===== EXERCISE INPUTS =====

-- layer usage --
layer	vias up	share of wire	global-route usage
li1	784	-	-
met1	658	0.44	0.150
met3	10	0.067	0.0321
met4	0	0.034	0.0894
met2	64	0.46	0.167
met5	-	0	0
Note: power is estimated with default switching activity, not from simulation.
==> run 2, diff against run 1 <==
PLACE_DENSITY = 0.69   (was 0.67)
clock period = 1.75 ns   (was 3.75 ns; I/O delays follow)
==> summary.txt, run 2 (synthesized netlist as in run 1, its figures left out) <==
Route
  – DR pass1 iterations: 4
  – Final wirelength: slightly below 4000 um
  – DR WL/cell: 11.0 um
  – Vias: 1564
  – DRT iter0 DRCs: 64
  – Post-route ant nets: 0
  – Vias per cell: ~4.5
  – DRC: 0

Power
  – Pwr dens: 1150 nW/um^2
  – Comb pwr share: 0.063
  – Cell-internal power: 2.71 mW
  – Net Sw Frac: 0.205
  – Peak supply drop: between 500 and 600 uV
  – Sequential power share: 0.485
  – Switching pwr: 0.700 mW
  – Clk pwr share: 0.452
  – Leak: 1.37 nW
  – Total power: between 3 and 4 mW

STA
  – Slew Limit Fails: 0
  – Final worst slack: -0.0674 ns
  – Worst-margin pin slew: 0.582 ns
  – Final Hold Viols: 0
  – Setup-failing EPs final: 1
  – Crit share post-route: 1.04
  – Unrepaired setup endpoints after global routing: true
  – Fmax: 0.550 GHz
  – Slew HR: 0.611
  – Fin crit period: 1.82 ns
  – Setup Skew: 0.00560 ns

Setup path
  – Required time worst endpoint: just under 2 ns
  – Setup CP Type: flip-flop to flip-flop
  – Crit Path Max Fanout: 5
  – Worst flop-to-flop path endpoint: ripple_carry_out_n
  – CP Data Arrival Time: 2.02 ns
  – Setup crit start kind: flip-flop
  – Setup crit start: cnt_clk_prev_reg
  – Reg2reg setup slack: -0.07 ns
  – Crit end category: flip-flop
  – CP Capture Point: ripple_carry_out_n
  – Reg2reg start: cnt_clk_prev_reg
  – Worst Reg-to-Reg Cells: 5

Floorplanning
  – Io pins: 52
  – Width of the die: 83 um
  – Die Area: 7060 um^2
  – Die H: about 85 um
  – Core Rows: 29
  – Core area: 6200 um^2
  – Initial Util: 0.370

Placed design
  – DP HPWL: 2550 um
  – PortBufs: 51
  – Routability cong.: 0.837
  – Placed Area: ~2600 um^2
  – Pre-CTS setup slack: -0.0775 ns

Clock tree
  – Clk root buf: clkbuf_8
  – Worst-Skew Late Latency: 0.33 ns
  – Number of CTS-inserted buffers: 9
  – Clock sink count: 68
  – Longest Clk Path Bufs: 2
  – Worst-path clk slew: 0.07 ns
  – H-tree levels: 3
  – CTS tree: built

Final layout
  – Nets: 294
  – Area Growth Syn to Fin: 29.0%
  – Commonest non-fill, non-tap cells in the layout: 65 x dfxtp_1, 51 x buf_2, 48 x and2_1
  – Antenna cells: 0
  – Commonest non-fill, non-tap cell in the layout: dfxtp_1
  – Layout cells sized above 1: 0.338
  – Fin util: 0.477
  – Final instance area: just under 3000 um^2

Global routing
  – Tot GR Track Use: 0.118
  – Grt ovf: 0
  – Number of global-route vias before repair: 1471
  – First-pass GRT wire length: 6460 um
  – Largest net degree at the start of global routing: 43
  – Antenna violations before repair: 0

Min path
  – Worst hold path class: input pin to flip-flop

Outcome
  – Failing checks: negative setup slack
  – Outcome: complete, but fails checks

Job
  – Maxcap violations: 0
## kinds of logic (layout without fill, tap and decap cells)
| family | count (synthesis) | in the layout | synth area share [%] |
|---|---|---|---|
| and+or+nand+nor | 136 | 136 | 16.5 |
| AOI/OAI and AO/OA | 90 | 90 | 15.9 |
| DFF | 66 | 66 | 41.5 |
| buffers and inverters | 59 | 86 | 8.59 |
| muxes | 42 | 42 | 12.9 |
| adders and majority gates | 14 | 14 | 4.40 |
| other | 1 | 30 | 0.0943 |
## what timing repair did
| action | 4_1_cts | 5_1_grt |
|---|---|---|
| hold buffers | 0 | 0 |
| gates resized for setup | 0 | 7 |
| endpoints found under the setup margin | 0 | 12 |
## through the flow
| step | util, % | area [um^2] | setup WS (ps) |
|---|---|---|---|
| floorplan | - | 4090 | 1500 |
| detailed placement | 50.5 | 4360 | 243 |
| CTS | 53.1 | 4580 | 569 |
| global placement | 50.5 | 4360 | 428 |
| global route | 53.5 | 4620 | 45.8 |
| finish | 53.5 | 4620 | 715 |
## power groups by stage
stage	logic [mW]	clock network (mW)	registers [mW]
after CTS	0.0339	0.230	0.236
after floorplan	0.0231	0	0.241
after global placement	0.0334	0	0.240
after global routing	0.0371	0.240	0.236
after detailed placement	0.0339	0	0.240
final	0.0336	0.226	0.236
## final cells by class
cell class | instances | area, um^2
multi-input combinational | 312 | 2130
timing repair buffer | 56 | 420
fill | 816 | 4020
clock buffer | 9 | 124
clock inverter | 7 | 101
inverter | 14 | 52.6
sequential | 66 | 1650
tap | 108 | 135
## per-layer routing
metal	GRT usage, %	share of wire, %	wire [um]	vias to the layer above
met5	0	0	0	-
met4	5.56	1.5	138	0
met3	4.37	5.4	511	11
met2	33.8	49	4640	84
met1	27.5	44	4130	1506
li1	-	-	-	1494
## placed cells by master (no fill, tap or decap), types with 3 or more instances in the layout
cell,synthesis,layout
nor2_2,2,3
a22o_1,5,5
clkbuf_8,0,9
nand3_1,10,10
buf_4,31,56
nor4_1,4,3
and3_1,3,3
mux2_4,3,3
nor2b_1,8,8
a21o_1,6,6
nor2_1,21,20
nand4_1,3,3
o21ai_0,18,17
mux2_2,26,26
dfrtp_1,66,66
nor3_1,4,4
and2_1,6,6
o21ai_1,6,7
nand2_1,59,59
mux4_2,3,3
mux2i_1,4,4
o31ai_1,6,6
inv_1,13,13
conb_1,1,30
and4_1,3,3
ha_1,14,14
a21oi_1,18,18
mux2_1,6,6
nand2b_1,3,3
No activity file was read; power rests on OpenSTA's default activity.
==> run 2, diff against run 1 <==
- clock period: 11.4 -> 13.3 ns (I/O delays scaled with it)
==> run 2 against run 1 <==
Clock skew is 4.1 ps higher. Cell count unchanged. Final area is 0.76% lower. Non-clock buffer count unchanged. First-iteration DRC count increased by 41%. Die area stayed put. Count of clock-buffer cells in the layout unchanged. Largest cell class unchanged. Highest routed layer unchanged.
<file path="src/liion_charge_pkg.sv">
// Constants, types and register map of the single-cell charger control block.
// Assumes a 25 MHz reference clock and analog comparator results as digital inputs.
package liion_charge_pkg;

    // ----------------------------------------
    // Timing
    // ----------------------------------------
    localparam int CLK_PERIOD_NS        = 40;
    localparam int TICK_PERIOD_NS       = 1000000;  // 1 ms time base
    localparam int TICK_CYCLES          = (TICK_PERIOD_NS + CLK_PERIOD_NS - 1) / CLK_PERIOD_NS;
    localparam int TIMER_HOURS_PER_UNIT = 3;        // Per 0.1 uF of timing capacitance
    localparam int MS_PER_UNIT          = TIMER_HOURS_PER_UNIT * 3600 * 1000;
    localparam int RECHARGE_FILTER_MS   = 4;        // Few ms of integration

    // ----------------------------------------
    // Widths
    // ----------------------------------------
    localparam int TICK_W  = 15;
    localparam int TIMER_W = 28;
    localparam int FILT_W  = 3;
    localparam int CAP_W   = 4;
    localparam int ADDR_W  = 4;

    // ----------------------------------------
    // Register map (byte offsets) and fields
    // ----------------------------------------
    localparam logic [ADDR_W-1:0] OFS_CTRL   = 4'h0;
    localparam logic [ADDR_W-1:0] OFS_TCFG   = 4'h4;
    localparam logic [ADDR_W-1:0] OFS_STATUS = 4'h8;
    localparam logic [ADDR_W-1:0] OFS_TCOUNT = 4'hC;
    localparam int CTRL_SHDN_BIT    = 0;
    localparam int STAT_STATE_LSB   = 0;
    localparam int STAT_C10_BIT     = 3;
    localparam int STAT_HOLD_BIT    = 4;
    localparam int STAT_ARMED_BIT   = 5;
    localparam int STAT_PIN_CHG_BIT = 8;
    localparam int STAT_PIN_FLT_BIT = 9;
    localparam int STAT_PIN_SUP_BIT = 10;
    localparam logic             CTRL_SHDN_RST = 1'b0;
    localparam logic [CAP_W-1:0] TCFG_CAP_RST  = 4'h1;

    // ----------------------------------------
    // Types
    // ----------------------------------------
    typedef enum logic [2:0] {
        ST_SLEEP    = 3'b000,
        ST_SHUTDOWN = 3'b001,
        ST_TRICKLE  = 3'b010,
        ST_FAST     = 3'b011,
        ST_DONE     = 3'b100,
        ST_FAULT    = 3'b101
    } charge_state_e;

    typedef struct packed {
        logic supply_uv_ok;       // Supply above undervoltage lockout
        logic supply_margin_ok;   // Supply at least 30 mV above battery
        logic current_program_pin_shutdown;      // Program pin above shutdown threshold
        logic bat_above_trickle;  // Battery above trickle threshold
        logic tenth_current;      // Charge current at or below one tenth
        logic therm_hot;
        logic therm_cold;
        logic therm_disabled;     // Thermistor input grounded
        logic timer_pin_grounded;
        logic float_select;       // High selects the higher float voltage
        logic bat_above_arm;      // Battery above recharge arming level
        logic bat_below_recharge; // Battery below recharge threshold
    } analog_in_s;

endpackage

</file>
<file path="src/liion_charge_state_control.sv">
// Charge-cycle control of a single-cell linear charger with Avalon-MM registers.
// Assumes comparator results arrive synchronous to ref_clk; analog loops are outside.
`timescale 1ns/1ps

module liion_charge_state_control
    import liion_charge_pkg::*;
#(
    parameter int TICK_CYCLES_P = TICK_CYCLES,
    parameter int MS_PER_UNIT_P = MS_PER_UNIT
)(
    input  wire logic              ref_clk,
    input  wire logic              srst,
    input  wire analog_in_s        cmp_in,
    input  wire logic [ADDR_W-1:0] avs_address,
    input  wire logic              avs_read,
    input  wire logic              avs_write,
    input  wire logic [31:0]       avs_writedata,
    input  wire logic [3:0]        avs_byteenable,
    output logic      [31:0]       avs_readdata,
    output logic                   avs_waitrequest,
    input  wire logic              charge_status_n_in,
    output logic                   charge_status_n_out,
    output logic                   charge_status_n_oe_n,
    output logic                   charge_weak_sink_en,
    input  wire logic              fault_n_in,
    output logic                   fault_n_out,
    output logic                   fault_n_oe_n,
    input  wire logic              supply_present_n_in,
    output logic                   supply_present_n_out,
    output logic                   supply_present_n_oe_n,
    output logic                   regulator_on,
    output logic                   trickle_current,
    output logic                   divider_connect,
    output logic                   float_4v2
);

    // ----------------------------------------
    // State record
    // ----------------------------------------
    typedef struct packed {
        charge_state_e      state;
        logic [TICK_W-1:0]  tick_cnt;
        logic               tick;
        logic [TIMER_W-1:0] timer_ms;
        logic               c10;
        logic               armed;
        logic [FILT_W-1:0]  filt_cnt;
        analog_in_s         in;
        logic [2:0]         pins;
        logic               soft_shdn;
        logic [CAP_W-1:0]   cap_units;
        logic               ack;
        logic               waitreq;
        logic [31:0]        rdata;
        logic               chg_oe_n;
        logic               weak_en;
        logic               fault_oe_n;
        logic               sup_oe_n;
        logic               reg_on;
        logic               trickle_i;
        logic               div_en;
        logic               float_hi;
    } ctl_state_s;

    ctl_state_s         s_r;
    ctl_state_s         s_nxt;
    logic               supply_ok;
    logic               shdn;
    logic               hold;
    logic               timer_en;
    logic [TIMER_W-1:0] full_cnt;
    logic [TIMER_W-1:0] quarter_cnt;
    logic               expire_fast;
    logic               expire_trickle;

    // ----------------------------------------
    // Helpers
    // ----------------------------------------
    function automatic logic is_charging(input charge_state_e st);
        is_charging = (st == ST_TRICKLE) || (st == ST_FAST);
    endfunction

    function automatic logic is_off(input charge_state_e st);
        is_off = (st == ST_SLEEP) || (st == ST_SHUTDOWN);
    endfunction

    // Qualifiers from sampled comparators
    assign supply_ok   = s_r.in.supply_uv_ok & s_r.in.supply_margin_ok;
    assign shdn        = s_r.in.current_program_pin_shutdown | s_r.soft_shdn;
    assign hold        = ~s_r.in.therm_disabled & (s_r.in.therm_hot | s_r.in.therm_cold);
    // A zero capacitance setting behaves like a grounded timer pin
    assign timer_en    = ~s_r.in.timer_pin_grounded & (s_r.cap_units != '0);
    assign full_cnt    = TIMER_W'(s_r.cap_units * MS_PER_UNIT_P);
    assign quarter_cnt = full_cnt >> 2;
    assign expire_fast    = timer_en & (s_r.timer_ms >= full_cnt);
    assign expire_trickle = timer_en & (s_r.timer_ms >= quarter_cnt) & ~s_r.in.bat_above_trickle;

    // ----------------------------------------
    // Next-state logic
    // ----------------------------------------
    always_comb
    begin
        s_nxt = s_r;
        // One sampling stage for all comparators and pin readbacks
        s_nxt.in   = cmp_in;
        s_nxt.pins = {supply_present_n_in, fault_n_in, charge_status_n_in};

        // Millisecond time base
        s_nxt.tick = 1'b0;
        if (s_r.tick_cnt == TICK_W'(TICK_CYCLES_P - 1))
        begin
            s_nxt.tick_cnt = '0;
            s_nxt.tick     = 1'b1;
        end
        else
        begin
            s_nxt.tick_cnt = s_r.tick_cnt + 1'b1;
        end

        // Charge-cycle state machine; supply loss and shutdown override all
        if (!supply_ok)
        begin
            s_nxt.state    = ST_SLEEP;
            s_nxt.timer_ms = '0;
            s_nxt.c10      = 1'b0;
            s_nxt.armed    = 1'b0;
            s_nxt.filt_cnt = '0;
        end
        else if (shdn)
        begin
            s_nxt.state    = ST_SHUTDOWN;
            s_nxt.timer_ms = '0;
            s_nxt.c10      = 1'b0;
            s_nxt.armed    = 1'b0;
            s_nxt.filt_cnt = '0;
        end
        else
        begin
            case (s_r.state)
                ST_SLEEP, ST_SHUTDOWN:
                begin
                    // New cycle from a cleared timer
                    s_nxt.timer_ms = '0;
                    s_nxt.state    = s_r.in.bat_above_trickle ? ST_FAST : ST_TRICKLE;
                end
                ST_TRICKLE:
                begin
                    if (s_r.in.bat_above_trickle)
                        s_nxt.state = ST_FAST;
                    else if (expire_trickle)
                        s_nxt.state = ST_FAULT;
                    else if (s_r.tick && !hold && timer_en)
                        s_nxt.timer_ms = s_r.timer_ms + 1'b1;
                end
                ST_FAST:
                begin
                    if (expire_fast)
                        s_nxt.state = ST_DONE;
                    else if (s_r.tick && !hold && timer_en)
                        s_nxt.timer_ms = s_r.timer_ms + 1'b1;
                    // Latch holds until supply loss or shutdown
                    if (!hold && s_r.in.tenth_current)
                        s_nxt.c10 = 1'b1;
                end
                ST_DONE:
                begin
                    if (s_r.in.bat_above_arm)
                        s_nxt.armed = 1'b1;
                    // Any return above the threshold restarts the filter
                    if (!s_r.armed || !s_r.in.bat_below_recharge)
                        s_nxt.filt_cnt = '0;
                    else if (s_r.tick)
                        s_nxt.filt_cnt = s_r.filt_cnt + 1'b1;
                    if (s_r.filt_cnt == FILT_W'(RECHARGE_FILTER_MS))
                    begin
                        s_nxt.timer_ms = '0;
                        s_nxt.armed    = 1'b0;
                        s_nxt.filt_cnt = '0;
                        s_nxt.state    = s_r.in.bat_above_trickle ? ST_FAST : ST_TRICKLE;
                    end
                end
                ST_FAULT:
                begin
                    // Recharge comparator is ignored while latched
                    if (s_r.in.bat_above_trickle)
                    begin
                        s_nxt.state    = ST_FAST;
                        s_nxt.timer_ms = '0;
                    end
                end
                default:
                begin
                    s_nxt.state = ST_SLEEP;
                end
            endcase
        end

        // Charge, fault, regulator and divider controls follow the next state so they change with it
        s_nxt.chg_oe_n   = ~(is_charging(s_nxt.state) & ~s_nxt.c10);
        s_nxt.weak_en    = is_charging(s_nxt.state) & s_nxt.c10;
        s_nxt.fault_oe_n = ~((s_nxt.state == ST_FAULT) | (is_charging(s_nxt.state) & hold));
        s_nxt.sup_oe_n   = ~supply_ok;
        s_nxt.reg_on     = is_charging(s_nxt.state) & ~hold;
        s_nxt.trickle_i  = (s_nxt.state == ST_TRICKLE);
        s_nxt.div_en     = ~is_off(s_nxt.state);
        s_nxt.float_hi   = s_r.in.float_select;

        // Avalon slave: one wait cycle, then waitrequest low for one cycle
        s_nxt.ack     = (avs_read | avs_write) & ~s_r.ack;
        s_nxt.waitreq = ~s_nxt.ack;
        if (s_nxt.ack && avs_read)
        begin
            if (avs_address == OFS_CTRL)
                s_nxt.rdata = {31'h0, s_r.soft_shdn};
            else if (avs_address == OFS_TCFG)
                s_nxt.rdata = {28'h0, s_r.cap_units};
            else if (avs_address == OFS_STATUS)
                s_nxt.rdata = {21'h0, s_r.pins, 2'h0, s_r.armed, hold, s_r.c10, s_r.state};
            else if (avs_address == OFS_TCOUNT)
                s_nxt.rdata = {4'h0, s_r.timer_ms};
            else
                s_nxt.rdata = 32'h0;
        end
        // Writes land on the edge where waitrequest is seen low
        if (s_r.ack && avs_write && avs_byteenable[0])
        begin
            if (avs_address == OFS_CTRL)
                s_nxt.soft_shdn = avs_writedata[CTRL_SHDN_BIT];
            else if (avs_address == OFS_TCFG)
                s_nxt.cap_units = avs_writedata[CAP_W-1:0];
        end
    end

    // ----------------------------------------
    // State register
    // ----------------------------------------
    always_ff @(posedge ref_clk)
    begin
        if (srst)
        begin
            s_r            <= '0;
            s_r.state      <= ST_SLEEP;
            s_r.soft_shdn  <= CTRL_SHDN_RST;
            s_r.cap_units  <= TCFG_CAP_RST;
            s_r.waitreq    <= 1'b1;
            s_r.chg_oe_n   <= 1'b1;
            s_r.fault_oe_n <= 1'b1;
            s_r.sup_oe_n   <= 1'b1;
        end
        else
        begin
            s_r <= s_nxt;
        end
    end

    // ----------------------------------------
    // Outputs
    // ----------------------------------------
    // Open-drain pins only ever pull low; the enable decides
    assign charge_status_n_out   = 1'b0;
    assign fault_n_out           = 1'b0;
    assign supply_present_n_out  = 1'b0;
    assign charge_status_n_oe_n  = s_r.chg_oe_n;
    assign charge_weak_sink_en   = s_r.weak_en;
    assign fault_n_oe_n          = s_r.fault_oe_n;
    assign supply_present_n_oe_n = s_r.sup_oe_n;
    assign regulator_on          = s_r.reg_on;
    assign trickle_current       = s_r.trickle_i;
    assign divider_connect       = s_r.div_en;
    assign float_4v2             = s_r.float_hi;
    assign avs_readdata          = s_r.rdata;
    assign avs_waitrequest       = s_r.waitreq;
endmodule

</file>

=====

# WORK INSTRUCTION
In the data, count the lines that include the string "placement", then give that number and nothing more.

# ANSWER TO THIS TASK
4